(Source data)
══════════
### src/rtl/unidad_control_multiciclo.sv
`default_nettype none
// ============================================================================
// Module   : unidad_control_multiciclo
// Purpose  : Multi-cycle MIPS control FSM. Fetch and data accesses share one
//            memory port. Decodes the opcode, sequences one micro-step per
//            clock, waits on the mem_ready handshake and flags a memory
//            timeout when the wait exceeds TIMEOUT cycles.
// Options  : UCM_PERF_CNT_EN - adds cycle_cnt / inst_cnt performance counters.
// Revision : 1.0 - initial release
// ============================================================================
module unidad_control_multiciclo #(
  parameter int TIMEOUT = 15   // max cycles waiting on mem_ready (1..255)
) (
  input  logic        clk,
  input  logic        reset,
  input  logic [5:0]  OpCode,
  input  logic        mem_ready,
  output logic        PCWrite,
  output logic        PCWriteCond,
  output logic        IorD,
  output logic        MemRead,
  output logic        MemWrite,
  output logic        MemReg,
  output logic        IRWrite,
  output logic [1:0]  PCSource,
  output logic [2:0]  AluOp,
  output logic        AluSrcA,
  output logic [1:0]  AluSrcB,
  output logic        RegWrite,
  output logic        RegDst,
  output logic        err_timeout,
  output logic        illegal_op,
`ifdef UCM_PERF_CNT_EN
  output logic [31:0] cycle_cnt,
  output logic [31:0] inst_cnt,
`endif
  output logic [3:0]  state
);

  // --------------------------------------------------------------------------
  // State encoding (visible on the state debug port)
  // --------------------------------------------------------------------------
  localparam logic [3:0] ST_IDLE     = 4'd0;
  localparam logic [3:0] ST_FETCH    = 4'd1;
  localparam logic [3:0] ST_DECODE   = 4'd2;
  localparam logic [3:0] ST_MEM_ADDR = 4'd3;
  localparam logic [3:0] ST_MEM_RD   = 4'd4;
  localparam logic [3:0] ST_MEM_WB   = 4'd5;
  localparam logic [3:0] ST_MEM_WR   = 4'd6;
  localparam logic [3:0] ST_EXEC     = 4'd7;
  localparam logic [3:0] ST_R_WB     = 4'd8;
  localparam logic [3:0] ST_BRANCH   = 4'd9;
  localparam logic [3:0] ST_JUMP     = 4'd10;
  localparam logic [3:0] ST_ADDI_EX  = 4'd11;
  localparam logic [3:0] ST_ADDI_WB  = 4'd12;

  // --------------------------------------------------------------------------
  // Supported opcodes
  // --------------------------------------------------------------------------
  localparam logic [5:0] OP_RTYPE = 6'b000000;
  localparam logic [5:0] OP_JUMP  = 6'b000010;
  localparam logic [5:0] OP_BEQ   = 6'b000100;
  localparam logic [5:0] OP_ADDI  = 6'b001000;
  localparam logic [5:0] OP_LW    = 6'b100011;
  localparam logic [5:0] OP_SW    = 6'b101011;

  // --------------------------------------------------------------------------
  // Datapath encodings
  // --------------------------------------------------------------------------
  localparam logic [2:0] ALU_ADD   = 3'b000;
  localparam logic [2:0] ALU_SUB   = 3'b001;
  localparam logic [2:0] ALU_FUNCT = 3'b010;

  localparam logic [1:0] SRCB_REG  = 2'b00;
  localparam logic [1:0] SRCB_FOUR = 2'b01;
  localparam logic [1:0] SRCB_IMM  = 2'b10;
  localparam logic [1:0] SRCB_IMM4 = 2'b11;

  localparam logic [1:0] PCSRC_ALU    = 2'b00;
  localparam logic [1:0] PCSRC_ALUOUT = 2'b01;
  localparam logic [1:0] PCSRC_JUMP   = 2'b10;

  // --------------------------------------------------------------------------
  // Wait counter sizing: must be able to hold the value TIMEOUT itself
  // --------------------------------------------------------------------------
  localparam int               CNT_W       = $clog2(TIMEOUT + 1);
  localparam logic [CNT_W-1:0] TIMEOUT_CNT = CNT_W'(TIMEOUT);

  logic [3:0]       next_state;
  logic [CNT_W-1:0] wait_cnt;
  logic [CNT_W-1:0] wait_cnt_next;
  logic             in_mem_state;
  logic             timeout_hit;

  // Memory states are the only ones that wait on the handshake.
  assign in_mem_state = (state == ST_FETCH) || (state == ST_MEM_RD) ||
                        (state == ST_MEM_WR);

  // A late mem_ready on the last allowed cycle still wins over the timeout.
  assign timeout_hit = in_mem_state && !mem_ready && (wait_cnt == TIMEOUT_CNT);

  // State register; asynchronous reset parks the FSM in IDLE immediately.
  always_ff @(posedge clk or posedge reset) begin
    if (reset) begin
      state <= ST_IDLE;
    end else begin
      state <= next_state;
    end
  end

  // Next-state logic: sequencing, opcode dispatch and timeout abort.
  always_comb begin
    next_state = state;
    case (state)
      ST_IDLE: next_state = ST_FETCH;

      ST_FETCH: begin
        if (mem_ready)        next_state = ST_DECODE;
        else if (timeout_hit) next_state = ST_IDLE;
        else                  next_state = ST_FETCH;
      end

      ST_DECODE: begin
        case (OpCode)
          OP_LW, OP_SW: next_state = ST_MEM_ADDR;
          OP_RTYPE:     next_state = ST_EXEC;
          OP_BEQ:       next_state = ST_BRANCH;
          OP_JUMP:      next_state = ST_JUMP;
          OP_ADDI:      next_state = ST_ADDI_EX;
          default:      next_state = ST_FETCH;
        endcase
      end

      // IR is held (IRWrite=0), so OpCode still identifies lw vs sw here.
      ST_MEM_ADDR: next_state = (OpCode == OP_SW) ? ST_MEM_WR : ST_MEM_RD;

      ST_MEM_RD: begin
        if (mem_ready)        next_state = ST_MEM_WB;
        else if (timeout_hit) next_state = ST_IDLE;
        else                  next_state = ST_MEM_RD;
      end

      ST_MEM_WB: next_state = ST_FETCH;

      ST_MEM_WR: begin
        if (mem_ready)        next_state = ST_FETCH;
        else if (timeout_hit) next_state = ST_IDLE;
        else                  next_state = ST_MEM_WR;
      end

      ST_EXEC:    next_state = ST_R_WB;
      ST_R_WB:    next_state = ST_FETCH;
      ST_BRANCH:  next_state = ST_FETCH;
      ST_JUMP:    next_state = ST_FETCH;
      ST_ADDI_EX: next_state = ST_ADDI_WB;
      ST_ADDI_WB: next_state = ST_FETCH;

      // Unused codes recover to IDLE.
      default:    next_state = ST_IDLE;
    endcase
  end

  // Wait counter next value: counts only while stalled in the same memory
  // state; any handshake, state change or entry into a memory state clears it.
  always_comb begin
    wait_cnt_next = '0;
    if (in_mem_state && (next_state == state)) begin
      wait_cnt_next = wait_cnt + CNT_W'(1);
    end
  end

  // Wait counter register.
  always_ff @(posedge clk or posedge reset) begin
    if (reset) begin
      wait_cnt <= '0;
    end else begin
      wait_cnt <= wait_cnt_next;
    end
  end

  // Sticky timeout flag, cleared only by reset.
  always_ff @(posedge clk or posedge reset) begin
    if (reset) begin
      err_timeout <= 1'b0;
    end else if (timeout_hit) begin
      err_timeout <= 1'b1;
    end
  end

  // Output decode: datapath controls as a function of state (and mem_ready
  // in FETCH so IR/PC only load on a completed fetch).
  always_comb begin
    PCWrite     = 1'b0;
    PCWriteCond = 1'b0;
    IorD        = 1'b0;
    MemRead     = 1'b0;
    MemWrite    = 1'b0;
    MemReg      = 1'b0;
    IRWrite     = 1'b0;
    PCSource    = PCSRC_ALU;
    AluOp       = ALU_ADD;
    AluSrcA     = 1'b0;
    AluSrcB     = SRCB_REG;
    RegWrite    = 1'b0;
    RegDst      = 1'b0;
    illegal_op  = 1'b0;
    case (state)
      ST_FETCH: begin
        MemRead  = 1'b1;
        IorD     = 1'b0;
        AluSrcA  = 1'b0;
        AluSrcB  = SRCB_FOUR;
        AluOp    = ALU_ADD;
        PCSource = PCSRC_ALU;
        IRWrite  = mem_ready;
        PCWrite  = mem_ready;
      end
      ST_DECODE: begin
        // Branch target precomputed into ALUOut while decoding.
        AluSrcA = 1'b0;
        AluSrcB = SRCB_IMM4;
        AluOp   = ALU_ADD;
        case (OpCode)
          OP_LW, OP_SW, OP_RTYPE, OP_BEQ, OP_JUMP, OP_ADDI: illegal_op = 1'b0;
          default:                                          illegal_op = 1'b1;
        endcase
      end
      ST_MEM_ADDR: begin
        AluSrcA = 1'b1;
        AluSrcB = SRCB_IMM;
        AluOp   = ALU_ADD;
      end
      ST_MEM_RD: begin
        MemRead = 1'b1;
        IorD    = 1'b1;
      end
      ST_MEM_WB: begin
        RegWrite = 1'b1;
        MemReg   = 1'b1;
        RegDst   = 1'b0;
      end
      ST_MEM_WR: begin
        MemWrite = 1'b1;
        IorD     = 1'b1;
      end
      ST_EXEC: begin
        AluSrcA = 1'b1;
        AluSrcB = SRCB_REG;
        AluOp   = ALU_FUNCT;
      end
      ST_R_WB: begin
        RegWrite = 1'b1;
        RegDst   = 1'b1;
      end
      ST_BRANCH: begin
        AluSrcA     = 1'b1;
        AluSrcB     = SRCB_REG;
        AluOp       = ALU_SUB;
        PCWriteCond = 1'b1;
        PCSource    = PCSRC_ALUOUT;
      end
      ST_JUMP: begin
        PCWrite  = 1'b1;
        PCSource = PCSRC_JUMP;
      end
      ST_ADDI_EX: begin
        AluSrcA = 1'b1;
        AluSrcB = SRCB_IMM;
        AluOp   = ALU_ADD;
      end
      ST_ADDI_WB: begin
        RegWrite = 1'b1;
        RegDst   = 1'b0;
      end
      default: begin
        // IDLE and unused codes keep every control deasserted.
      end
    endcase
  end

`ifdef UCM_PERF_CNT_EN
  // Performance counters: active cycles and completed instruction fetches.
  always_ff @(posedge clk or posedge reset) begin
    if (reset) begin
      cycle_cnt <= 32'd0;
      inst_cnt  <= 32'd0;
    end else begin
      if (state != ST_IDLE) begin
        cycle_cnt <= cycle_cnt + 32'd1;
      end
      if ((state == ST_FETCH) && (next_state == ST_DECODE)) begin
        inst_cnt <= inst_cnt + 32'd1;
      end
    end
  end
`endif

endmodule
`default_nettype wire
[src/rtl/viterbi_pkg.sv]
// Shared types, sizes and trellis helpers for the 4-state, K=3 Viterbi path-metric stage.
package viterbi_pkg;

    localparam int unsigned NUM_STATES = 4;
    localparam int unsigned BM_W       = 2;
    localparam int unsigned PM_W       = 8;

    typedef logic [BM_W-1:0] bm_t;
    typedef logic [PM_W-1:0] pm_t;
    typedef logic [1:0]      state_idx_t;

    typedef enum logic [1:0] {IDLE, RUN, DONE} pmu_state_t;

    // Next state ns = {u, s[1]}, so both predecessors share s[1] = ns[0].
    function automatic state_idx_t pred0(input state_idx_t ns);
        return {ns[0], 1'b0};
    endfunction

    function automatic state_idx_t pred1(input state_idx_t ns);
        return {ns[0], 1'b1};
    endfunction

endpackage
══════════
• PROBLEM:
When you answer, output each line of the data exactly as given, from its first line up to and including the one with "- initial release".

• COMPLETED TASK:
### src/rtl/unidad_control_multiciclo.sv
`default_nettype none
// ============================================================================
// Module   : unidad_control_multiciclo
// Purpose  : Multi-cycle MIPS control FSM. Fetch and data accesses share one
//            memory port. Decodes the opcode, sequences one micro-step per
//            clock, waits on the mem_ready handshake and flags a memory
//            timeout when the wait exceeds TIMEOUT cycles.
// Options  : UCM_PERF_CNT_EN - adds cycle_cnt / inst_cnt performance counters.
// Revision : 1.0 - initial release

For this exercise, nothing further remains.